Kann mir jemand sagen mit was ich ein Forum dieser Art bastle... und was dafür nötig ist... ist es viel Aufwand?

Danke schonmal

eStyler


----------



## Bluebird (9. März 2002)

erstmal ein fettes 

also wenn du alleine bist und gut "programmieren"/scripten kannst, dürftest du so ein Forum in nen paar Wochen fertig bekommen. Vorrausgesetzt du weißt schon genau wie es aussehen soll und was alles drin sein soll.
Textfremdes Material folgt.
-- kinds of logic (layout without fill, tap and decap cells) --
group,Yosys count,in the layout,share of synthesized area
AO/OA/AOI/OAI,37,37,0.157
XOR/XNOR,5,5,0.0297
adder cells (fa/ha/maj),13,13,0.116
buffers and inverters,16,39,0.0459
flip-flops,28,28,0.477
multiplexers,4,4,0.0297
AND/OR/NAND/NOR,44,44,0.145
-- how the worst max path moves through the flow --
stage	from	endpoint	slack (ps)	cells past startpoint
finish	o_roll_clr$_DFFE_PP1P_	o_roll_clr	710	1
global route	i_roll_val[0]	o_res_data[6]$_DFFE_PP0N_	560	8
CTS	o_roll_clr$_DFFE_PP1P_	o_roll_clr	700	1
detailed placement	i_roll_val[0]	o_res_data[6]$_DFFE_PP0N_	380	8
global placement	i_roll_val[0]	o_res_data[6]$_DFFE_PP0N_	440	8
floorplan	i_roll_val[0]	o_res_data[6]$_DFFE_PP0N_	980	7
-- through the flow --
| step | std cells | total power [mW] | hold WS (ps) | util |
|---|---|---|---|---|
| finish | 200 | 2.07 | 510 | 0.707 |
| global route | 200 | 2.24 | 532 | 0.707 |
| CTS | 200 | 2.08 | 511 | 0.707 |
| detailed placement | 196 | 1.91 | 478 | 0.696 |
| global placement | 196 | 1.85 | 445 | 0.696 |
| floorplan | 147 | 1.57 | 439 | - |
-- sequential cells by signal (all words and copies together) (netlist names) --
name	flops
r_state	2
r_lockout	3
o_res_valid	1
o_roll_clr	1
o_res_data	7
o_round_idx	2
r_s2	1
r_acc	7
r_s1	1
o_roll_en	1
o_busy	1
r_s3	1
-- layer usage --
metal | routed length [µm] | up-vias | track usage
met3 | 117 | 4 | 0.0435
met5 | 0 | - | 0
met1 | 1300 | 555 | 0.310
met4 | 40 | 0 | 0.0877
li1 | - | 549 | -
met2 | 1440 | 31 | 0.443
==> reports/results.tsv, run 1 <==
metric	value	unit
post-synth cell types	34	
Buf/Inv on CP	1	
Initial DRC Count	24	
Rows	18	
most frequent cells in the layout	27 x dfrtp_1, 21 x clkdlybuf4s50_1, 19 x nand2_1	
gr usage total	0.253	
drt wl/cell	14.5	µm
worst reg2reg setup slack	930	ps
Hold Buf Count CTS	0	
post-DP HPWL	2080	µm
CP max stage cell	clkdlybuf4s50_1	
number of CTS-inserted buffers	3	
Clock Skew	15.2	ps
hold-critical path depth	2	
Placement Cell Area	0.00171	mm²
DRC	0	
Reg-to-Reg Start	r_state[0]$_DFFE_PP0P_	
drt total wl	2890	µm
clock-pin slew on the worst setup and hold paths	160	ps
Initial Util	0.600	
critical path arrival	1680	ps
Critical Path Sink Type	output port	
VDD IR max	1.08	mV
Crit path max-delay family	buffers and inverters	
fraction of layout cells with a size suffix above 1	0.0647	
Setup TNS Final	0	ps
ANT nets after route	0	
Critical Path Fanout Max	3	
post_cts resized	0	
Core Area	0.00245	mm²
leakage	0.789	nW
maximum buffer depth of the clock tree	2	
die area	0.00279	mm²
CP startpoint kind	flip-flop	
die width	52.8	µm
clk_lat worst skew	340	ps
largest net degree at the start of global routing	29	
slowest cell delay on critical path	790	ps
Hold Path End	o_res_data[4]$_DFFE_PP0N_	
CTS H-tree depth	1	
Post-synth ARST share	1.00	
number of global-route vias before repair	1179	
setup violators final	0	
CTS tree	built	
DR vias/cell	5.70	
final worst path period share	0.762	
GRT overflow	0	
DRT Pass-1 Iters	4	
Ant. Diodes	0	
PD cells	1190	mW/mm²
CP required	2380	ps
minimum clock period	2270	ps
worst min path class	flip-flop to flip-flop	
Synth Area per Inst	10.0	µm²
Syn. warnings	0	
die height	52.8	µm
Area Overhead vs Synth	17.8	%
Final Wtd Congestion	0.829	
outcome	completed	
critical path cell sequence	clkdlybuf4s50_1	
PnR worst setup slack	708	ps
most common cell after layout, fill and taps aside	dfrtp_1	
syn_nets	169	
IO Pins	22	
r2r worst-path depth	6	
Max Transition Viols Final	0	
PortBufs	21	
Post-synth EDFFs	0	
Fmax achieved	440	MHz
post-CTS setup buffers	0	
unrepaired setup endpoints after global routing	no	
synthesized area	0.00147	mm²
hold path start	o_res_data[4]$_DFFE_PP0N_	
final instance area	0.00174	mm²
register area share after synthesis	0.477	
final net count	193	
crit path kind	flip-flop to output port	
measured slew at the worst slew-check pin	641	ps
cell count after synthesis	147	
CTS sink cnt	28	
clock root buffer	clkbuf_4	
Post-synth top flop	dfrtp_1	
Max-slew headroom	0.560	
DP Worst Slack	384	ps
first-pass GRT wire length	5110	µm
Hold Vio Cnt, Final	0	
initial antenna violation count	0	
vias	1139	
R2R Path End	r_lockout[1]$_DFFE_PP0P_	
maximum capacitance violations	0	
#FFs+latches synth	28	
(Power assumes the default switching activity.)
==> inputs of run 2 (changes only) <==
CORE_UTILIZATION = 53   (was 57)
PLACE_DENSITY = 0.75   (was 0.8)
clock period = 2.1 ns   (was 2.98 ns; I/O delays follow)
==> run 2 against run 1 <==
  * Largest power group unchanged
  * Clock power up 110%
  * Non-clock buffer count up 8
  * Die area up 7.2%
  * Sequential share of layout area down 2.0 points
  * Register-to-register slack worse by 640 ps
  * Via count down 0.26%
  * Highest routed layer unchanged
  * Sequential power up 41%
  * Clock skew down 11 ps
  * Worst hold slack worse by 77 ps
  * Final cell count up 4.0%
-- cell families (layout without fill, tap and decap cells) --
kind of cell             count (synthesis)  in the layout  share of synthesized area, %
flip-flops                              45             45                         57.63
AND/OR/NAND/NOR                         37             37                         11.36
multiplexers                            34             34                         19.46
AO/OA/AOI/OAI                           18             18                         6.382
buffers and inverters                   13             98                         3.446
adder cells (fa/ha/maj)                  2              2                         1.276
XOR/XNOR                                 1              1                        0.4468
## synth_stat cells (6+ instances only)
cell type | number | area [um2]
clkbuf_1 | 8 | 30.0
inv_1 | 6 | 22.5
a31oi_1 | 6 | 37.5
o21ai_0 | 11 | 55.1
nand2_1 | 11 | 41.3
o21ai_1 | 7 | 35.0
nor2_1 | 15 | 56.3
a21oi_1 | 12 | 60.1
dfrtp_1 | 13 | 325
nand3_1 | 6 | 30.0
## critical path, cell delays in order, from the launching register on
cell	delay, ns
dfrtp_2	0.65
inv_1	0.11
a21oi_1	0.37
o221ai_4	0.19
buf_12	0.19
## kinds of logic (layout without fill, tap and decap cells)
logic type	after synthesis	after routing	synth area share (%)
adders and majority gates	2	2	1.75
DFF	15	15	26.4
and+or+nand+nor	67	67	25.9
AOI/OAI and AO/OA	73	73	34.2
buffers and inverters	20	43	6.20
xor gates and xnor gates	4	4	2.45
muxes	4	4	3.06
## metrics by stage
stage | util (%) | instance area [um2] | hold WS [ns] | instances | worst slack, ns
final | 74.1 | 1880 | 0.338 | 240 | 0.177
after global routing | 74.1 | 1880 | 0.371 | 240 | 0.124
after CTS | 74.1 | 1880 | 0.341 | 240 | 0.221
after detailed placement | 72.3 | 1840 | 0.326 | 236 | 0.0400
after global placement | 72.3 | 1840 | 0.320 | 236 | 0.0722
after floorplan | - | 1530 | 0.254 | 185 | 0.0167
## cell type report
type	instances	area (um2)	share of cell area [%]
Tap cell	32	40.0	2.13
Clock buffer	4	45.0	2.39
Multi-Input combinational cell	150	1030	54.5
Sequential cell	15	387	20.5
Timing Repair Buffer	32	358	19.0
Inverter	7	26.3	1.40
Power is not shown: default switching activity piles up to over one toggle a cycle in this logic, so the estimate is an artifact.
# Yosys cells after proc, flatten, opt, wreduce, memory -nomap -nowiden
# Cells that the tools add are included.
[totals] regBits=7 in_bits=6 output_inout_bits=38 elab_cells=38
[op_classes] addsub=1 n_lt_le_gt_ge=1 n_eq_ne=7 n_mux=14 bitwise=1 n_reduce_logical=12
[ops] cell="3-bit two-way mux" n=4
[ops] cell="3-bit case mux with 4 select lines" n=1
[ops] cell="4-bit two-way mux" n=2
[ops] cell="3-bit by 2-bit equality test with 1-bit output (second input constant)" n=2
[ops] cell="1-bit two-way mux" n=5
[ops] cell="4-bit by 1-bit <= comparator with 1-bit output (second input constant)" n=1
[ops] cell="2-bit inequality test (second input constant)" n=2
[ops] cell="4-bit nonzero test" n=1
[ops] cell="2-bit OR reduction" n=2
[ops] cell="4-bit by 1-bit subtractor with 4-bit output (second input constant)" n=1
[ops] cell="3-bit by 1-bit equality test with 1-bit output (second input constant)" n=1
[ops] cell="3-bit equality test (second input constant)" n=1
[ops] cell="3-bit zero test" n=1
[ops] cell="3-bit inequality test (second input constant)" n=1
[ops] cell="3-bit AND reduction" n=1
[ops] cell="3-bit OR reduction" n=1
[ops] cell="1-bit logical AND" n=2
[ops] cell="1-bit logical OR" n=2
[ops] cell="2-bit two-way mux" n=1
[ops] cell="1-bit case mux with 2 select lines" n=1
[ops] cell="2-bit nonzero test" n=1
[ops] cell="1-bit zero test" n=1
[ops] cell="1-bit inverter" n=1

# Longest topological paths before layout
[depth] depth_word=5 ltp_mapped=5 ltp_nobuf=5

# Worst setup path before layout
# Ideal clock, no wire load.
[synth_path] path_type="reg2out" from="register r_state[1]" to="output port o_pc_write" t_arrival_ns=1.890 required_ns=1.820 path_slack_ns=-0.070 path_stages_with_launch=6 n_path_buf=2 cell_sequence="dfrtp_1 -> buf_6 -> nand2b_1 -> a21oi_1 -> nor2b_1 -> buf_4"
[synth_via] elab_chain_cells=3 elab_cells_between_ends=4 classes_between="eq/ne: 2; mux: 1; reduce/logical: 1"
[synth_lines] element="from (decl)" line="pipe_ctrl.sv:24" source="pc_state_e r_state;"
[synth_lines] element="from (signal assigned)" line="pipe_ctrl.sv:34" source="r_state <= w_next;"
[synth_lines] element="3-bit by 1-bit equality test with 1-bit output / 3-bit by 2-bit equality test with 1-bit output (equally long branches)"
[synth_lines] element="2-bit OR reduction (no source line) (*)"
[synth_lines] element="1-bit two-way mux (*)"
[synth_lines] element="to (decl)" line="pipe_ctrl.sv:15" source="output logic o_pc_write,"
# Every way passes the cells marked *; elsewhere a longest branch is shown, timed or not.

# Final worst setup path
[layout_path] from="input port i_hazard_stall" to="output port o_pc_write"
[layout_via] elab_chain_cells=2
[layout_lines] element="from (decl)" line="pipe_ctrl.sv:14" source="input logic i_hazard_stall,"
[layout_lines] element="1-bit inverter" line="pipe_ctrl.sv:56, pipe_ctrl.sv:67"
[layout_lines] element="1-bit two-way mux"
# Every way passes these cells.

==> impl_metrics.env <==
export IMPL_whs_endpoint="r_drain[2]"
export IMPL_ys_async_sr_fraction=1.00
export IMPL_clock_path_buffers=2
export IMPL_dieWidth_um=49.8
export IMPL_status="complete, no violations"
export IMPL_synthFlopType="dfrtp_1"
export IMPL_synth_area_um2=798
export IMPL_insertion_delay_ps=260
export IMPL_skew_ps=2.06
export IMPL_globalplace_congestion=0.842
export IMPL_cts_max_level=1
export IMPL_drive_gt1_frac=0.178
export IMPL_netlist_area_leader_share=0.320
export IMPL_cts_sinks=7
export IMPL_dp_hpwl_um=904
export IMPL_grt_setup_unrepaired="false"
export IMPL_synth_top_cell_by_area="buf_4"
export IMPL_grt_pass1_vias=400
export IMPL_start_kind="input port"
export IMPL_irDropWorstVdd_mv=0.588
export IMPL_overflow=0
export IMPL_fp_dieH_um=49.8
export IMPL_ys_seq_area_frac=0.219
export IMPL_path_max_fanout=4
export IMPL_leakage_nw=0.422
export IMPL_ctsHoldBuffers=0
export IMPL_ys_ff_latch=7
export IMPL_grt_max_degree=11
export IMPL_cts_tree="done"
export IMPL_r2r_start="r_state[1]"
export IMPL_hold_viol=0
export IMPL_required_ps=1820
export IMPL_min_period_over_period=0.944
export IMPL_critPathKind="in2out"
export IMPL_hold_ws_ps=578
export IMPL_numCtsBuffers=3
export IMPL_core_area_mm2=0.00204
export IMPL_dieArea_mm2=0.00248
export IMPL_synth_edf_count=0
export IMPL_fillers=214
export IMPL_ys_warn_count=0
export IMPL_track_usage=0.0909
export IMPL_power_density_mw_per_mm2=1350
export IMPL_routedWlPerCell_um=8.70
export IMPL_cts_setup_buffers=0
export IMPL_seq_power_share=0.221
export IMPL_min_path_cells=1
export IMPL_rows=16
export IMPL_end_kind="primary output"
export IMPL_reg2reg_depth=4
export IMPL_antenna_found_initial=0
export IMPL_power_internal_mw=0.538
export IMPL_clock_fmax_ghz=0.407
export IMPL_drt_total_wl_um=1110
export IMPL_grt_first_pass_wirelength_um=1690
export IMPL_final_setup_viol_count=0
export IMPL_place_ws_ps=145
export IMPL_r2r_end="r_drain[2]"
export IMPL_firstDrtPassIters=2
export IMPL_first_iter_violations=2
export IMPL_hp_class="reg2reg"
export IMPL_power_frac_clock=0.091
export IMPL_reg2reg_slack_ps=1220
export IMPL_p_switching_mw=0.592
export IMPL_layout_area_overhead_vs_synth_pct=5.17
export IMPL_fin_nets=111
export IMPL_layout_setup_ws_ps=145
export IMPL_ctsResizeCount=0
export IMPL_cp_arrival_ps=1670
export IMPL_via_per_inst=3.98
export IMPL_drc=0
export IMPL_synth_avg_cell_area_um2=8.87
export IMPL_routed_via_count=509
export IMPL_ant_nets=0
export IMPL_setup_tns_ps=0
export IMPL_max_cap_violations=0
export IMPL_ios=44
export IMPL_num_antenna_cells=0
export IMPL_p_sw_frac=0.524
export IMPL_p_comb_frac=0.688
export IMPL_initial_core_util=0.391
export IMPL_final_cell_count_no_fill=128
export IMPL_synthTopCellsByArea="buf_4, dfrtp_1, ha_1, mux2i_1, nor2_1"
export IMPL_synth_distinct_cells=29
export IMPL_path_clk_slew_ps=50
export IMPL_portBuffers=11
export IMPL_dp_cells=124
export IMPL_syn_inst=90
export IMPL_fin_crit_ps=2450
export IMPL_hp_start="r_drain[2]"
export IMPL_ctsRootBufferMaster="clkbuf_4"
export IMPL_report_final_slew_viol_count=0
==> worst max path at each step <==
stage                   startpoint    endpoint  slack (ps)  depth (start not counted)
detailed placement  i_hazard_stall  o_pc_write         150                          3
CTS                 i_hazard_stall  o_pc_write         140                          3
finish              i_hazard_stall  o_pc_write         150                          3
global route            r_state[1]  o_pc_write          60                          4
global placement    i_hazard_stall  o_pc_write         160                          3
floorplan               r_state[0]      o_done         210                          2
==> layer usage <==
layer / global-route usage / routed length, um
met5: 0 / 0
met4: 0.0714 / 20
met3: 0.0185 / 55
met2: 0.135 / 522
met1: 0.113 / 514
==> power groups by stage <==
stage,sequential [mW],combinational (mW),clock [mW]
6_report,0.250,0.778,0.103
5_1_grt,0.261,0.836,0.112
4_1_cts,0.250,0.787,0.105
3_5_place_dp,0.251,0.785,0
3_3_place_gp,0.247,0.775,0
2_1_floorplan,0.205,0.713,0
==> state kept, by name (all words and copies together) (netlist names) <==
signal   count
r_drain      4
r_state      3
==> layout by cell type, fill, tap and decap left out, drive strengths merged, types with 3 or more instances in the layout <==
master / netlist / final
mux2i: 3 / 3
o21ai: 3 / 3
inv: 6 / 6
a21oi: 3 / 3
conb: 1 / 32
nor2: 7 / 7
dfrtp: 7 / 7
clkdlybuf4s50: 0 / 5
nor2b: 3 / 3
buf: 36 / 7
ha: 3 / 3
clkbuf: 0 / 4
===== src/rtl/cmos_nvram_port.sv =====
// HPS ioctl port onto the Williams-2 1Kx4 CMOS RAM: NVRAM save (upload reads)
// and restore (download writes), using only CPU-free mem_slot cycles.
module cmos_nvram_port #(
  parameter logic [7:0] NVRAM_INDEX = 8'd4,
  parameter int         ADDR_W      = 10
) (
  input  logic              clk_sys,
  input  logic              reset,
  input  logic [7:0]        ioctl_index,
  input  logic              ioctl_upload,
  input  logic              ioctl_download,
  input  logic [23:0]       ioctl_addr,
  input  logic              ioctl_rd,
  input  logic              ioctl_wr,
  input  logic [7:0]        ioctl_dout,
  output logic [7:0]        ioctl_din,
  output logic              ioctl_wait,
  input  logic              mem_slot,
  output logic              cmos_sel,
  output logic [ADDR_W-1:0] cmos_addr,
  output logic              cmos_we,
  output logic [3:0]        cmos_wdata,
  input  logic [3:0]        cmos_rdata,
  input  logic              cpu_cmos_we,
  output logic              nvram_dirty
);

  typedef enum logic [1:0] {IDLE, WAIT_SLOT, READ, DONE} state_t;

  localparam logic [ADDR_W-1:0] LAST_ADDR = '1;

  state_t            state, state_nx;
  logic              op_wr;
  logic [ADDR_W-1:0] addr_q;
  logic [3:0]        data_q;

  logic index_hit, up_act, dn_act, up_only, dn_only, in_range;
  logic start_rd, start_wr, oor_rd, dirty_clr;
  logic unused_dout;

  assign index_hit = (ioctl_index == NVRAM_INDEX);
  assign up_act    = ioctl_upload   & index_hit;
  assign dn_act    = ioctl_download & index_hit;
  // Simultaneous upload and download is treated as a host error: serve neither.
  assign up_only   = up_act & ~dn_act;
  assign dn_only   = dn_act & ~up_act;
  assign in_range  = (ioctl_addr[23:ADDR_W] == '0);

  assign start_rd  = (state == IDLE) & up_only & ioctl_rd & in_range;
  assign start_wr  = (state == IDLE) & dn_only & ioctl_wr & in_range;
  assign oor_rd    = (state == IDLE) & up_only & ioctl_rd & ~in_range;

  assign unused_dout = &{1'b0, ioctl_dout[7:4]};

  // NOTE: every always_comb output gets a default before the case so no path
  // leaves a signal unassigned, which would infer a latch.
  always_comb begin
    state_nx = state;
    case (state)
      IDLE:      if (start_rd || start_wr) state_nx = WAIT_SLOT;
      WAIT_SLOT: if (mem_slot) state_nx = op_wr ? DONE : READ;
      READ:      state_nx = DONE;
      DONE:      state_nx = IDLE;
      default:   state_nx = IDLE;
    endcase
  end

  // The CMOS port is driven only during the granted slot; zero otherwise so
  // the RAM-side mux never sees stale address or data.
  always_comb begin
    cmos_sel   = 1'b0;
    cmos_we    = 1'b0;
    cmos_addr  = '0;
    cmos_wdata = 4'h0;
    if (state == WAIT_SLOT && mem_slot) begin
      cmos_sel  = 1'b1;
      cmos_addr = addr_q;
      if (op_wr) begin
        cmos_we    = 1'b1;
        cmos_wdata = data_q;
      end
    end
  end

  assign dirty_clr = ((state == READ) & up_act & (addr_q == LAST_ADDR)) |
                     (cmos_we & dn_act & (addr_q == LAST_ADDR));

  // NOTE: sequential state uses non-blocking assignments only, so every
  // register samples the pre-edge values regardless of statement order.
  always_ff @(posedge clk_sys or posedge reset) begin
    if (reset) begin
      state       <= IDLE;
      op_wr       <= 1'b0;
      addr_q      <= '0;
      data_q      <= 4'h0;
      ioctl_din   <= 8'h00;
      ioctl_wait  <= 1'b0;
      nvram_dirty <= 1'b0;
    end else begin
      state <= state_nx;

      if (start_rd || start_wr) begin
        addr_q     <= ioctl_addr[ADDR_W-1:0];
        op_wr      <= start_wr;
        ioctl_wait <= 1'b1;
        if (start_wr) data_q <= ioctl_dout[3:0];
      end

      if (oor_rd) ioctl_din <= 8'hFF;

      // Wait drops together with the read data capture so the HPS sees both
      // on the same cycle; a write releases wait from DONE.
      if (state == READ) begin
        ioctl_din  <= {4'hF, cmos_rdata};
        ioctl_wait <= 1'b0;
      end
      if (state == DONE) ioctl_wait <= 1'b0;

      if (cpu_cmos_we)    nvram_dirty <= 1'b1;
      else if (dirty_clr) nvram_dirty <= 1'b0;
    end
  end

endmodule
mit 2 wochen meine ich morgens 8 uhr anfangen...abends 18Uhr aufhören 

einfacher wäre es aber sich ein schon programmiertes Forum herunterzuladen und das dann zu modifizieren.... 

es gibt da nen ganz gutes (kostenloses) bei http://www.phpbb.com/

Zum Basteln nimmst du am besten nen Editor mit Highlighting (es gibt keine richtig gute entwicklungsumgebung für php)
oder das gute alte notepad


----------



## braindad (9. März 2002)

das >>apboard<< ist auh ne gute sache.

ein editor mit highlight funktion wäre da zB editplus2


----------



## ReemE (11. März 2002)

Ich denke das beste PHP-Board bekommst du unter http://www.woltlab.de ....
Dort kannst du dir das kostenlose Wbb1 runterladen und an deine Page anpassen.

Oder du nimmst ein CGI-Board wie z.b das IKONBOARD....
Das ist auch ganz gut....


----------



## Freeworm (12. März 2002)

Kannst die Boards wenn du keine Ahnung hast auch von http://www.rockwall.de hosten lassen.


----------